This season Lazoschmidl is showing in Paris by invitation, which is a big milestone for an independent label operating far from the madding crowd between Stockholm and Frankfurt. Copies of the brand’s designs and styling have become rife, showing that the label has been unofficially recognized by peers. As menswear becomes more overtly queer, fashion is finally catching up with the Lazoschmidl fun-loving and body-positive aesthetic, which, its designers stress, is for everybody.
“People need to be happy. What can we do to make people happy?” is one of the brand’s tenets, according to Lazo. “This is where we started from, that people have fun with fashion,” adds Schmidl. Their signature butterfly motif, available in new forms this season, including a clutch, speaks to the transformative aspect of the metier. Still, the mood this season is relatively tempered. “We decided with this collection to make it a little bit more dressed–for Lazoschmidl. There are more layers and less in-your-face color; it’s more thoughtful in a way,” explains Lazo. “It’s more pure,” says Schmidl, “but it also has a lot of glitz.” (See the “tinfoil” pants for example).
At first glance this collection might seem less directional than others the brand has shown, but given the pair’s track record for prescience, it might just be that they are among the few designing for the times we actually live in, rather than for an idealized world. Lazo lives blocks from an immigration center in Stockholm and can see firsthand the affects of politics on people; he also recently lost his grandmother. And it was a flower, the first flower received from her beloved, that was pressed between the pages of her Arabic prayer book, which traveled from Iraq to America and then to Sweden, that provided one of the main motifs of the season. The actual flower makes an appearance, but other blooms, like a rose embroidered on a sweatshirt, appear throughout.

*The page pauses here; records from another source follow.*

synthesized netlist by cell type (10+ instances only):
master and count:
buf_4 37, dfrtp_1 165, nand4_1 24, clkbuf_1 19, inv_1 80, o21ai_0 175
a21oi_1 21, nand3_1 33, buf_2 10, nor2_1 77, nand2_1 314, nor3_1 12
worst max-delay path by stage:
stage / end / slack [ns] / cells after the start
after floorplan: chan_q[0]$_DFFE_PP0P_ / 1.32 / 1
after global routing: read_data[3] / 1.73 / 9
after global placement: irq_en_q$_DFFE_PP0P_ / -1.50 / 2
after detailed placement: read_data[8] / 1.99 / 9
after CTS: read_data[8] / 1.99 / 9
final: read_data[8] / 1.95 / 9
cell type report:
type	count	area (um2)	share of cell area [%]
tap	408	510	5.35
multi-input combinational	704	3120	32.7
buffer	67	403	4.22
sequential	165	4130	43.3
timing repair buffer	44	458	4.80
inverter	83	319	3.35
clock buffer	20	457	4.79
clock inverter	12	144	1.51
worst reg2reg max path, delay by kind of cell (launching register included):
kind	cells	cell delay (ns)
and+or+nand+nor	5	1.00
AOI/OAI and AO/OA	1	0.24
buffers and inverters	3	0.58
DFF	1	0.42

If the signature graphic prints don’t have their usual pop, sheer and sparkly boiler suits offer a different kind of thrill. The wider pants nod to the pair’s starring inspiration, the girl bands and singers they loved as boys—Sugar Babes, Spice Girls, Britney… Into this mix comes the awkward and provocative length and lacing of three-quarter American football pants. This, Lazo explains, is a kind of glamorization of “the high school thing and sports, which we didn’t have”—and which form the backdrop for countless lyrics, videos, and films. In this time of great uncertainty and a changing world order, an arguably elegiac strain of Americana is pervasive. But this is Lazoschmidl, which means those pants are made for going out and having a ball in.